First, I discovered the honey was almost gone, so I decided on maple syrup. Then I remembered that I had a big container of whole wheat flour that I'd been meaning to use up, so I got that out. Finally it turned out I only had one egg. (A less determined or smarter cook might have given up here.)
Even though these weren't an unqualified success, they weren't bad, especially if you said "muffin" to yourself, firmly eschewing the idea of "cupcake."
Whole Wheat Maple Muffin-Cupcakes
1 cup whole wheat flour
1/2 cup wheat germ
2 tsp baking powder
1/2 tsp salt
1/4 tsp ginger
zest of one orange, chopped
1/4 cup butter
1/4 cup plus 2 tbs maple syrup
1 tsp vanilla
1/2 cup orange juice
1/8 cup yogurt
about 1/2 cup chopped 70% chocolate
Mix first 6 ingredients in a bowl. In another, cream butter, add first the egg, then after whisking a bit, add maple syrup and vanilla, finally orange juice. The mix looked really unpromising at this point, grainy and not quite together. But I persevered, and added the dry ingredients.
The batter looked a little dry to me, so I added an eighth cup of yogurt, on the grounds of why not. At this point I tasted the batter, and it tasted very uncake like. So I decided to add the chocolate, on the grounds that chocolate improves everything.
With some misgivings, I filled the muffin cups (I used paper liners), and baked them at 375 for about 28 minutes.
How were they? As I said, not bad, in a muffin kind of way. There was really too much wheat germ, and it gave them a undesirable grainy feel in the mouth. The tastes were good though--the maple syrup, the hint of orange, and the chocolate--which might make me try them again. If I do, I think I'd substitute white flour for half the whole wheat. I'd use a second egg. I'd reduce the wheat germ or maybe get rid of it altogether. The orange juice didn't seem to make any difference--all the orange I tasted was from the zest, so I'd get rid of that.
I made an icing which tasted wonderful, but was a) too gloppy, and b) tasted better on its own than top of the cupcake-muffins. It was a yogurt and butter mix, flavored with maple syrup and a bit of ginger. I found that I had to put two tablespoons of powdered sugar into it to make it come together, which it then did miraculously--a little chemistry lesson, which if I'd read Harold McGee's book, I'd understand more deeply.

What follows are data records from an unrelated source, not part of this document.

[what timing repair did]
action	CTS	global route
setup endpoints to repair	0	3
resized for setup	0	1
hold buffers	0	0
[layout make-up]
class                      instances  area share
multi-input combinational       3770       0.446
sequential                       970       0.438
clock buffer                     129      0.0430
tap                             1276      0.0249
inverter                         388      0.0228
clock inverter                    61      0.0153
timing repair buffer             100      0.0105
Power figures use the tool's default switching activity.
--- config.mk ---
export PLATFORM = sky130hd
export DESIGN_NAME = single_touch_tracker_fifo
export DESIGN_NICKNAME = d
export VERILOG_FILES = /design/src/stt_pkg.sv /design/src/stt_front.sv /design/src/stt_track.sv /design/src/stt_evq.sv /design/src/single_touch_tracker_fifo.sv
export SDC_FILE = /design/constraint.sdc
export NUM_CORES = 2
export LEC_CHECK = 0
export BUFFER_PORTS_ARGS = -buffer_cell sky130_fd_sc_hd__buf_2
export CAP_MARGIN = 15
export CORE_AREA = 5 5 576 436
export CTS_CLUSTER_DIAMETER = 80
export DETAILED_ROUTE_END_ITERATION = 10
export DIE_AREA = 0 0 581 441
export SETUP_SLACK_MARGIN = 0.15
export SKIP_CTS_REPAIR_TIMING = 1
export SYNTH_ARGS = -nofsm -noshare
export SYNTH_HDL_FRONTEND = slang
export SYNTH_HIERARCHICAL = 1
export SYNTH_SLANG_ARGS = --single-unit
export TNS_END_PERCENT = 20
--- constraint.sdc ---
create_clock -name clk -period 14 [get_ports clk]
set_input_delay 0.7 -clock clk [delete_from_list [all_inputs] [get_ports clk]]
set_output_delay 0.7 -clock clk [all_outputs]
set_load 0.005 [all_outputs]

Tagged with: SHF # 15 + Low Sugar
Sunday, January 22, 2006
I was out for dinner last night at the friend of some friends, a dinner where everything was very good, but most especially the potato soup. I'm planning on begging for the recipe. The soupmaker, K, apologized for it before hand, reminding me so strongly of my mother, who often stood by the table, wiping her hands on a dish towel and listing all the things that were wrong with a dish that a tableful of guests were slurping and drooling over. She was a perfectionist, and she didn't want us to like the apricot chiffon pie or the stuffed pork chop unless we knew how wonderful it could have been, if only she'd done this or that, or hadn't run out of the other.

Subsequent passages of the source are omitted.